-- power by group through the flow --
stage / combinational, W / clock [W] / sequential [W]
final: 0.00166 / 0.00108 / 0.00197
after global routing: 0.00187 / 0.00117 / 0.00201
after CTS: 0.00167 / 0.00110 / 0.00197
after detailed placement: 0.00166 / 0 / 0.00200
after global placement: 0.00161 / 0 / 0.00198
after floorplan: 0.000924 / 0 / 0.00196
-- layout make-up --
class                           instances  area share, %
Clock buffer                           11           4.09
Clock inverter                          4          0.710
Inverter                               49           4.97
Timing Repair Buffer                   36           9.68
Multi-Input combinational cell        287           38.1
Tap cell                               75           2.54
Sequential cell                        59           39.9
===== config.mk =====
export PLATFORM = sky130hd
export DESIGN_NAME = mem_responder_flat
export DESIGN_NICKNAME = d
export VERILOG_FILES = /design/src/rtl/mem_responder_if.sv /design/src/rtl/mem_responder.sv /design/src/flat_wrapper.sv
export SDC_FILE = /design/constraint.sdc
export NUM_CORES = 1
export LEC_CHECK = 0
export CORE_ASPECT_RATIO = 0.8
export CORE_MARGIN = 2
export CORE_UTILIZATION = 44
export CTS_CLUSTER_DIAMETER = 200
export CTS_CLUSTER_SIZE = 8
export DETAILED_ROUTE_END_ITERATION = 8
export PLACE_DENSITY = 0.8
export SYNTH_ARGS = -nofsm -noshare
export SYNTH_HDL_FRONTEND = slang
export SYNTH_SLANG_ARGS = --single-unit

===== constraint.sdc =====
create_clock -name clk -period 2.2 [get_ports clk]
set_clock_uncertainty 0.05 [all_clocks]
set_input_delay 0.66 -clock clk [delete_from_list [all_inputs] [get_ports clk]]
set_output_delay 0.66 -clock clk [all_outputs]
set_load 0.005 [all_outputs]
[src/rtl/alu_param_seq_pkg.sv]
// Shared definitions for the handshaked ALU: opcode values, FSM states and the flag layout.
`timescale 1ns/1ps
package alu_param_seq_pkg;

  localparam int unsigned OP_ADD = 0;
  localparam int unsigned OP_SUB = 1;
  localparam int unsigned OP_MUL = 2;
  localparam int unsigned OP_DIV = 3;
  localparam int unsigned OP_MOD = 4;
  localparam int unsigned OP_AND = 5;
  localparam int unsigned OP_OR  = 6;
  localparam int unsigned OP_XOR = 7;
  localparam int unsigned OP_NOT = 8;
  localparam int unsigned OP_SHL = 9;
  localparam int unsigned OP_SHR = 10;
  localparam int unsigned OP_ROL = 11;
  localparam int unsigned OP_ROR = 12;

  typedef enum logic [1:0] {
    S_IDLE,
    S_EXEC,
    S_DIV_RUN,
    S_RESP
  } state_e;

  // Field order gives the external bit layout {ILLEGAL, DIV0, OVF, CARRY, ZERO}.
  typedef struct packed {
    logic illegal;
    logic div0;
    logic ovf;
    logic carry;
    logic zero;
  } flags_t;

endpackage
===== src/rtl/program_loader_if.sv =====
// rtl/program_loader_if.sv - memory write bus and status bundle of the loader (LOADER_CHECKSUM_EN adds checksum_bad)
interface program_loader_if;
  import loader_pkg::*;

  logic [WORD_W-1:0] mem_address;
  logic [WORD_W-1:0] mem_data;
  logic              mem_wren;
  logic              cpu_run;
  logic              load_error;
  logic [WORD_W-1:0] words_loaded;
`ifdef LOADER_CHECKSUM_EN
  logic              checksum_bad;

  modport master (output mem_address, mem_data, mem_wren, cpu_run, load_error, words_loaded, checksum_bad);
  modport slave  (input  mem_address, mem_data, mem_wren, cpu_run, load_error, words_loaded, checksum_bad);
`else
  modport master (output mem_address, mem_data, mem_wren, cpu_run, load_error, words_loaded);
  modport slave  (input  mem_address, mem_data, mem_wren, cpu_run, load_error, words_loaded);
`endif

endinterface


===== src/rtl/serial_word_rx.sv =====
// rtl/serial_word_rx.sv - synchronised bit-serial receiver of 16-bit words (start, 16 data LSB first, stop)
module serial_word_rx
  import loader_pkg::*;
#(
  parameter int CLKS_PER_BIT = 16
) (
  input  logic              i_clk,
  input  logic              i_rst_n,
  input  logic              i_serial,
  input  logic              i_flush,
  output logic              o_word_valid,
  output logic [WORD_W-1:0] o_word,
  output logic              o_frame_err
);

  localparam int CNT_W = $clog2(CLKS_PER_BIT);
  localparam int IDX_W = $clog2(WORD_W);

  typedef enum logic [1:0] {RX_IDLE, RX_START, RX_BITS, RX_STOP} rx_state_t;

  logic              r_sync1;
  logic              r_sync2;
  logic              r_prev;
  rx_state_t         r_state;
  logic [CNT_W-1:0]  r_cnt;
  logic [IDX_W-1:0]  r_idx;
  logic [WORD_W-1:0] r_shift;

  // Two-flop synchroniser plus one delayed copy for falling-edge detection; idle line is high
  always_ff @(posedge i_clk or negedge i_rst_n) begin
    if (!i_rst_n) begin
      r_sync1 <= 1'b1;
      r_sync2 <= 1'b1;
      r_prev  <= 1'b1;
    end else begin
      r_sync1 <= i_serial;
      r_sync2 <= r_sync1;
      r_prev  <= r_sync2;
    end
  end

  // Bit-timing state machine: half-bit to mid-start, then one full bit period per sample
  always_ff @(posedge i_clk or negedge i_rst_n) begin
    if (!i_rst_n) begin
      r_state      <= RX_IDLE;
      r_cnt        <= '0;
      r_idx        <= '0;
      r_shift      <= '0;
      o_word_valid <= 1'b0;
      o_word       <= '0;
      o_frame_err  <= 1'b0;
    end else begin
      o_word_valid <= 1'b0;
      o_frame_err  <= 1'b0;
      if (i_flush) begin
        r_state <= RX_IDLE;
      end else begin
        case (r_state)
          RX_IDLE: begin
            // edge was seen one cycle ago, so the half-bit wait is shortened by one
            if (!r_sync2 && r_prev) begin
              r_state <= RX_START;
              r_cnt   <= CNT_W'(CLKS_PER_BIT / 2 - 2);
            end
          end
          RX_START: begin
            if (r_cnt == '0) begin
              if (r_sync2) begin
                r_state <= RX_IDLE;
              end else begin
                r_state <= RX_BITS;
                r_cnt   <= CNT_W'(CLKS_PER_BIT - 1);
                r_idx   <= '0;
              end
            end else begin
              r_cnt <= r_cnt - 1'b1;
            end
          end
          RX_BITS: begin
            if (r_cnt == '0) begin
              r_shift <= {r_sync2, r_shift[WORD_W-1:1]};
              r_cnt   <= CNT_W'(CLKS_PER_BIT - 1);
              if (r_idx == IDX_W'(FRAME_BITS - 3)) begin
                r_state <= RX_STOP;
              end else begin
                r_idx <= r_idx + 1'b1;
              end
            end else begin
              r_cnt <= r_cnt - 1'b1;
            end
          end
          RX_STOP: begin
            if (r_cnt == '0) begin
              r_state <= RX_IDLE;
              if (r_sync2) begin
                o_word_valid <= 1'b1;
                o_word       <= r_shift;
              end else begin
                o_frame_err <= 1'b1;
              end
            end else begin
              r_cnt <= r_cnt - 1'b1;
            end
          end
          default: r_state <= RX_IDLE;
        endcase
      end
    end
  end

endmodule
<file path="config.mk">
export PLATFORM = sky130hd
export DESIGN_NAME = samp_window_reg
export DESIGN_NICKNAME = d
export VERILOG_FILES = /design/src/rtl/samp_pkg.sv /design/src/rtl/samp_win_ctrl.sv /design/src/rtl/samp_window_reg.sv
export SDC_FILE = /design/constraint.sdc
export NUM_CORES = 1
export LEC_CHECK = 0
export BUFFER_PORTS_ARGS = -buffer_cell sky130_fd_sc_hd__buf_2
export CAP_MARGIN = 25
export CORE_UTILIZATION = 55
export DETAILED_ROUTE_END_ITERATION = 7
export GPL_TIMING_DRIVEN = 0
export PLACE_DENSITY = 0.85
export REMOVE_ABC_BUFFERS = 1
export SLEW_MARGIN = 10
export SYNTH_ARGS = -nofsm -noshare
export SYNTH_HDL_FRONTEND = slang
export SYNTH_SLANG_ARGS = --single-unit
</file>
<file path="constraint.sdc">
create_clock -name clk -period 3 [get_ports clk]
set_clock_uncertainty 0.15 [all_clocks]
set_input_delay 0.3 -clock clk [delete_from_list [all_inputs] [get_ports clk]]
set_output_delay 0.3 -clock clk [all_outputs]
set_load 0.01 [all_outputs]
</file>
<file path="src/rtl/samp_pkg.sv">
// -----------------------------------------------------------------------------
// samp_pkg
// Shared definitions for the K x K sample-window shift register.
//   PIX_W_DEF  : default pixel width
//   K_MAX      : largest supported kernel edge
//   samp_dir_t : shift direction (new column enters MSB slot or LSB slot)
//   fill_width : width of a counter that must hold the values 0..K
// -----------------------------------------------------------------------------
package samp_pkg;

    localparam int PIX_W_DEF = 4;
    localparam int K_MAX     = 5;

    typedef enum logic {
        DIR_MSB = 1'b0,
        DIR_LSB = 1'b1
    } samp_dir_t;

    // Counter width able to represent 0..k inclusive.
    function automatic int fill_width(input int k);
        return $clog2(k + 1);
    endfunction

endpackage

</file>
<file path="src/rtl/samp_win_ctrl.sv">
// -----------------------------------------------------------------------------
// samp_win_ctrl
// Handshake and fill tracking for the sample window. Counts the columns
// loaded since the last row boundary or clear, decides when a complete window
// is on the output, and tells the slot array when to shift.
// Ports:
//   clk, n_rst       : clock, synchronous active-low reset
//   clear            : synchronous flush of all fill/window state
//   in_valid/in_ready: column-side handshake
//   in_last          : accepted column closes its row
//   out_valid/ready  : window-side handshake
//   out_last         : current window was completed by a row-closing column
//   shift_en         : one-cycle pulse, slot array shifts in the new column
// -----------------------------------------------------------------------------
module samp_win_ctrl
    import samp_pkg::*;
#(
    parameter int K      = 3,
    parameter int FILL_W = fill_width(K)
) (
    input  logic clk,
    input  logic n_rst,
    input  logic clear,
    input  logic in_valid,
    input  logic in_last,
    input  logic out_ready,
    output logic in_ready,
    output logic out_valid,
    output logic out_last,
    output logic shift_en
);

    localparam logic [FILL_W-1:0] FILL_ZERO = {FILL_W{1'b0}};
    localparam logic [FILL_W-1:0] FILL_ONE  = FILL_W'(1);
    localparam logic [FILL_W-1:0] FILL_FULL = FILL_W'(K);

    logic [FILL_W-1:0] fill_q, fill_d;
    logic              row_pend_q, row_pend_d;
    logic              out_valid_q, out_valid_d;
    logic              out_last_q, out_last_d;

    logic              accept_s;
    logic [FILL_W-1:0] fill_inc_s;

    // A column may enter whenever no window is stuck waiting for the consumer.
    // Holding reset also blocks the producer, so nothing is lost silently.
    assign in_ready  = n_rst && !clear && (!out_valid_q || out_ready);
    assign accept_s  = in_valid && in_ready;
    assign shift_en  = accept_s;
    assign out_valid = out_valid_q;
    assign out_last  = out_last_q;

    // Saturating increment of the fill count.
    always_comb begin
        fill_inc_s = fill_q;
        if (fill_q == FILL_FULL) begin
            fill_inc_s = FILL_FULL;
        end else begin
            fill_inc_s = fill_q + FILL_ONE;
        end
    end

    // Next-state for fill, row boundary flag and the output window status.
    always_comb begin
        fill_d      = fill_q;
        row_pend_d  = row_pend_q;
        out_valid_d = out_valid_q;
        out_last_d  = out_last_q;
        if (clear) begin
            fill_d      = FILL_ZERO;
            row_pend_d  = 1'b0;
            out_valid_d = 1'b0;
            out_last_d  = 1'b0;
        end else if (accept_s) begin
            // First column after a row end restarts the count; older
            // columns remain in the slots until they are shifted out.
            if (row_pend_q) begin
                fill_d = FILL_ONE;
            end else begin
                fill_d = fill_inc_s;
            end
            row_pend_d  = in_last;
            out_valid_d = (fill_d == FILL_FULL);
            out_last_d  = (fill_d == FILL_FULL) && in_last;
        end else if (out_ready) begin
            out_valid_d = 1'b0;
            out_last_d  = 1'b0;
        end else begin
            out_valid_d = out_valid_q;
            out_last_d  = out_last_q;
        end
    end

    // State registers with synchronous active-low reset.
    always_ff @(posedge clk) begin
        if (!n_rst) begin
            fill_q      <= FILL_ZERO;
            row_pend_q  <= 1'b0;
            out_valid_q <= 1'b0;
            out_last_q  <= 1'b0;
        end else begin
            fill_q      <= fill_d;
            row_pend_q  <= row_pend_d;
            out_valid_q <= out_valid_d;
            out_last_q  <= out_last_d;
        end
    end

endmodule

</file>
<file path="src/rtl/samp_window_reg.sv">
// -----------------------------------------------------------------------------
// samp_window_reg
// Parametrised K x K sample-window shift register feeding the MAC array.
// One K-pixel column is accepted per handshake and shifted into a K-column
// window; each complete window is presented with a valid/ready handshake.
// Ports:
//   clk, n_rst        : clock, synchronous active-low reset
//   clear             : synchronous flush (slots to all ones, fill to 0)
//   dir               : 0 = new column into slot K-1 (MSBs), 1 = into slot 0
//   in_valid/in_ready : column handshake
//   col_in            : incoming column, pixel 0 in the LSBs
//   in_last           : column closes its row
//   out_valid/ready   : window handshake
//   sample_out        : window, slot K-1 in the MSBs
//   out_last          : window was completed by a row-closing column
// -----------------------------------------------------------------------------
module samp_window_reg
    import samp_pkg::*;
#(
    parameter int PIX_W = PIX_W_DEF,
    parameter int K     = 3,
    parameter int COL_W = K * PIX_W,
    parameter int WIN_W = K * K * PIX_W
) (
    input  logic             clk,
    input  logic             n_rst,
    input  logic             clear,
    input  logic             dir,
    input  logic             in_valid,
    output logic             in_ready,
    input  logic [COL_W-1:0] col_in,
    input  logic             in_last,
    output logic             out_valid,
    input  logic             out_ready,
    output logic [WIN_W-1:0] sample_out,
    output logic             out_last
);

    if (K < 2 || K > K_MAX) begin : g_bad_k
        $error("samp_window_reg: K must lie in 2..K_MAX");
    end

    samp_dir_t dir_s;
    logic      shift_en_s;

    assign dir_s = samp_dir_t'(dir);

    samp_win_ctrl #(
        .K (K)
    ) u_ctrl (
        .clk       (clk),
        .n_rst     (n_rst),
        .clear     (clear),
        .in_valid  (in_valid),
        .in_last   (in_last),
        .out_ready (out_ready),
        .in_ready  (in_ready),
        .out_valid (out_valid),
        .out_last  (out_last),
        .shift_en  (shift_en_s)
    );

    // Slot array: each slot takes either its upper or lower neighbour, with
    // col_in standing in for the neighbour beyond the array edge.
    for (genvar i = 0; i < K; i++) begin : g_slot
        logic [COL_W-1:0] slot_q;
        logic [COL_W-1:0] slot_d;
        logic [COL_W-1:0] from_hi_s;
        logic [COL_W-1:0] from_lo_s;

        if (i == K - 1) begin : g_hi_edge
            assign from_hi_s = col_in;
        end else begin : g_hi_mid
            assign from_hi_s = g_slot[i+1].slot_q;
        end

        if (i == 0) begin : g_lo_edge
            assign from_lo_s = col_in;
        end else begin : g_lo_mid
            assign from_lo_s = g_slot[i-1].slot_q;
        end

        // Select the shift source according to direction, or hold.
        always_comb begin
            slot_d = slot_q;
            if (shift_en_s) begin
                if (dir_s == DIR_LSB) begin
                    slot_d = from_lo_s;
                end else begin
                    slot_d = from_hi_s;
                end
            end else begin
                slot_d = slot_q;
            end
        end

        // Slot register; reset and clear both fill the slot with ones.
        always_ff @(posedge clk) begin
            if (!n_rst) begin
                slot_q <= {COL_W{1'b1}};
            end else if (clear) begin
                slot_q <= {COL_W{1'b1}};
            end else begin
                slot_q <= slot_d;
            end
        end

        assign sample_out[i*COL_W +: COL_W] = slot_q;
    end

endmodule

</file>
Word-level counts from Yosys, hierarchy flattened --
Index checks and enable logic that the tools add are counted.
Cells by class: add/sub/neg operators 1, multiplexer cells 10, bitwise logic cells 1, eq/ne operators 2, reductions and logical operators 9
Operator list (count):
- 12-bit two-way mux | 3
- 2-bit two-way mux | 4
- 2-bit equality test, second input constant | 2
- 1-bit logical AND | 4
- 1-bit two-way mux | 3
- 2-bit by 1-bit adder with 2-bit output, second input constant | 1
- 1-bit logical NOT | 2
- 2-bit nonzero test | 1
- 2-bit OR reduction | 1
- 1-bit logical OR | 1
- 1-bit NOT | 1
Word-level totals: bits in registers 41, word-level logic and storage cells 30, input bits 19

Depth between registers and ports, before layout --
word-level depth 9, mapped depth 5, gate-level depth less buffers 3

Hierarchy --
Synthesis repeated with hierarchy kept, for this count alone.
Second synthesis, totals: cell total of the unflattened synthesis 148, area, all modules 1762.9 µm²
By module, submodules not included:
- samp_window_reg | area each 1526.5 µm², seq. area each 720.7 µm², times used 1, cells an instance 122
- samp_win_ctrl | area each 236.5 µm², seq. area each 100.1 µm², times used 1, cells an instance 26

Worst setup path after synthesis --
OpenSTA, ideal clock, no wires.
kind flip-flop to flip-flop, start point reg u_ctrl.out_valid_q (netlist: u_ctrl.out_valid), end point reg u_ctrl.fill_q[0], slack 1.684 ns, path buffers 2, clock period less this slack 1.316 ns, data arrival time 1.050 ns, stages on the path, launching flop included 6, cell sequence dfxtp_1 -> nor2b_4 -> buf_6 -> buf_6 -> nor2_2 -> o211a_1
On the way: longest elaborated chain between the ends 4
RTL lines:
- start: declaration | line samp_win_ctrl.sv:39 | logic out_valid_q, out_valid_d;
- start signal: assignment | line samp_win_ctrl.sv:104 | out_valid_q <= out_valid_d;
- 1-bit logical NOT | line samp_win_ctrl.sv:47 | assign in_ready = n_rst && !clear && (!out_valid_q || out_ready);
- 1-bit logical OR | line samp_win_ctrl.sv:47
- 1-bit logical AND | line samp_win_ctrl.sv:47
- 1-bit logical AND | line samp_win_ctrl.sv:48 | assign accept_s = in_valid && in_ready;
- end signal: assignment | line samp_win_ctrl.sv:102 | fill_q <= fill_d;
- end: declaration | line samp_win_ctrl.sv:37 | logic [FILL_W-1:0] fill_q, fill_d;
Every way passes these cells. A chain may end at the register's enable or synchronous reset.

Worst setup path after layout --
start point reg u_ctrl.out_valid_q (netlist: u_ctrl.out_valid), end point out in_ready
On the way: longest elaborated chain between the ends 3
RTL lines:
- 1-bit logical NOT | line samp_win_ctrl.sv:47
- 1-bit logical OR | line samp_win_ctrl.sv:47
- 1-bit logical AND | line samp_win_ctrl.sv:47
- end: declaration | line samp_window_reg.sv:30 | output logic in_ready,
Every way passes these cells.

==> impl_metrics.ini <==
[run_status]
status = finished clean

[clock_network]
cts_made_buffers = 5
cts_resized = 0
cts-root-buf = clkbuf_8
htreeDepth = 2
clkSlewWorstSetupHoldPaths_ps = 70
clock_sinks = 41
holdBufCountCts = 0
clock_latency_ps = 290
cts_max_path_buffers = 2
cts_tree = yes
cts_setup_buffers = 0

[grt]
grt_use_total_pct = 21.8
grt_overflow = 0
grt_start_max_net_pins = 76
grt_pass1_wl_um = 6870
grt_pass1_vias = 1500
antenna_found_initial = 0

[logic_synthesis]
avgSynthCellArea_um2 = 10.4
post-synth-top-count-cell = dfxtp_1
synth-edff-count = 0
syn_area_um2 = 2030
synth.top_cell.area_share_pct = 40.5
ys_seq_area_share_pct = 40.5
syn-instance-count = 194
synthArstFlopShare_pct = 0
synth_cell_types = 29
netlist_top_cells_count = 41 x dfxtp_1, 36 x mux2i_1, 35 x o21ai_0
synth_seq_cells = 41
synth_ff_type = dfxtp_1
synth.area.top_cells = dfxtp_1 41%, mux2i_1 18%, o311ai_1 14%
yosysWarningCount = 0
synth_area_leader_cell = dfxtp_1

[worst_setup_path]
cp-end-kind = primary output
cp-start-kind = flop
worstSetupStartpoint = u_ctrl.out_valid$_SDFFE_PP0P_
critPathMaxFanout = 29
critPathArrivalTime_ps = 1440
critical_path_class = reg -> out
rr_startpoint = u_ctrl.out_valid$_SDFFE_PP0P_
cp.required_ps = 2550

[floorplan]
initial_utilization_pct = 58.9
die_area_um2 = 3930
rows = 21
core_area_um2 = 3440
ios = 58
dieHeight_um = 62.7
die_w_um = 62.7

[placement]
hpwl_um = 2550
port_buffers = 57
place.gp.congestion = 0.712

[route]
drtAntennaViolNets = 0
drc_errors = 0
vias_per_cell = 5.96
drt_wl_total_um = 4030
drtPass1Iterations = 4
first_iter_violations = 250
vias = 1687
routedWlPerCell_um = 14.2

[sta]
worstMarginPinSlew_ps = 1020
setup_viol_count_final = 0
hold_viol_final = 0
rsz0062_at_grt = false
fin_crit_ps = 1890
maxSlewViolCount = 0
slew_headroom_pct = 32.0
finalHoldWorstSlack_ps = 138
fmax_ghz = 0.530
fin_crit_sh_pct = 62.9

[pwr]
power.density_nw_per_um2 = 504
max-vdd-ir-drop_mv = 0.325
leakagePower_nw = 0.981
fin_total_pwr_w = 0.00117

[cells_and_area]
n_fill_cell = 280
fin_nets = 255
seq_area_um2 = 821
diodes = 0
drive_above_1_share_pct = 30.4
multi_input_area_um2 = 1000
area_delta_synth_final_pct = 15.0

[job]
drv_cap = 0

[min_path]
hp-class = in -> reg
hp-start = in_last
flip-flops by register name, summed over array words and instances (netlist names):
name               count
g_slot.from_hi_s      24
g_slot.slot_q         12
u_ctrl.fill_q          2
u_ctrl.out_last        1
u_ctrl.out_valid       1
u_ctrl.row_pend_q      1
final timing paths:
path,endpoint,slack [ps],cells past startpoint
worst min register to register,u_ctrl.fill_q[1]$_SDFFE_PP0P_,340,1
worst min-delay path,u_ctrl.row_pend_q$_SDFFE_PP0P_,140,3
worst max-delay path,in_ready,1110,3
worst max register to register,g_slot[1].from_hi_s[7]$_SDFFE_PP1P_,1300,3
worst max-delay path: stages, from the launching register on:
cell and delay, ps:
dfxtp_1 360, nor2b_4 560, nor2_1 70, buf_2 160
power by group:
part           leakage, nW  internal [W]  switching, W  total [W]
sequential           0.336      0.000564     0.0000152   0.000579
combinational        0.586     0.0000642     0.0000783   0.000142
clock               0.0585      0.000271      0.000181   0.000452
total                0.981      0.000900      0.000274    0.00117
area by class of cell:
type	instances	share of cell area, %
clock buffer	7	3.71
clock inverter	1	1.29
inverter	2	0.322
timing repair buffer	59	14.0
tap	46	2.47
multi-input combinational	127	43.0
sequential	41	35.2
placed cells by master, fill, tap and decap left out, types with 2 or more instances in the layout:
cell	Yosys	layout
a21oi_1	2	2
buf_12	0	2
buf_2	4	57
clkbuf_8	0	6
dfxtp_1	41	41
mux2i_1	36	36
nand2b_1	2	2
nor2_1	2	2
nor2b_4	1	2
o211a_1	2	2
o21ai_0	35	35
o21ai_1	2	2
o311ai_0	4	4
o311ai_1	32	32
layer usage:
metal	share of wire, %	GRT usage (%)	wire length [um]
met5	0	0	0
met4	1.3	7.85	51
met3	5.0	5.66	202
met2	47	36.0	1900
met1	46	27.2	1870
cells by family after synthesis:
logic type,synth area share (%)
mux,17.8
flops,40.5
buf+inv,10.4
compound gates,27.5
simple gates,3.83
per-stage QoR:
stage	utilization (%)	TNS [ps]	std cells	cell area (um^2)	worst slack (ps)
4_1_cts	67.1	0	282	2310	1090
6_report	67.7	0	283	2330	1110
2_1_floorplan	-	0	170	1820	831
3_5_place_dp	63.7	0	274	2190	1160
3_3_place_gp	62.9	-457	273	2170	-119
5_1_grt	67.7	0	283	2330	962
No activity file was read; power rests on OpenSTA's default activity.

*****

Task instructions: Begin with the first line of the listing and copy exactly through the line that contains "set_input_delay 0.66 -clock", please, keeping both ends and leaving out everything after.

Response to this exercise:
-- power by group through the flow --
stage / combinational, W / clock [W] / sequential [W]
final: 0.00166 / 0.00108 / 0.00197
after global routing: 0.00187 / 0.00117 / 0.00201
after CTS: 0.00167 / 0.00110 / 0.00197
after detailed placement: 0.00166 / 0 / 0.00200
after global placement: 0.00161 / 0 / 0.00198
after floorplan: 0.000924 / 0 / 0.00196
-- layout make-up --
class                           instances  area share, %
Clock buffer                           11           4.09
Clock inverter                          4          0.710
Inverter                               49           4.97
Timing Repair Buffer                   36           9.68
Multi-Input combinational cell        287           38.1
Tap cell                               75           2.54
Sequential cell                        59           39.9
===== config.mk =====
export PLATFORM = sky130hd
export DESIGN_NAME = mem_responder_flat
export DESIGN_NICKNAME = d
export VERILOG_FILES = /design/src/rtl/mem_responder_if.sv /design/src/rtl/mem_responder.sv /design/src/flat_wrapper.sv
export SDC_FILE = /design/constraint.sdc
export NUM_CORES = 1
export LEC_CHECK = 0
export CORE_ASPECT_RATIO = 0.8
export CORE_MARGIN = 2
export CORE_UTILIZATION = 44
export CTS_CLUSTER_DIAMETER = 200
export CTS_CLUSTER_SIZE = 8
export DETAILED_ROUTE_END_ITERATION = 8
export PLACE_DENSITY = 0.8
export SYNTH_ARGS = -nofsm -noshare
export SYNTH_HDL_FRONTEND = slang
export SYNTH_SLANG_ARGS = --single-unit

===== constraint.sdc =====
create_clock -name clk -period 2.2 [get_ports clk]
set_clock_uncertainty 0.05 [all_clocks]
set_input_delay 0.66 -clock clk [delete_from_list [all_inputs] [get_ports clk]]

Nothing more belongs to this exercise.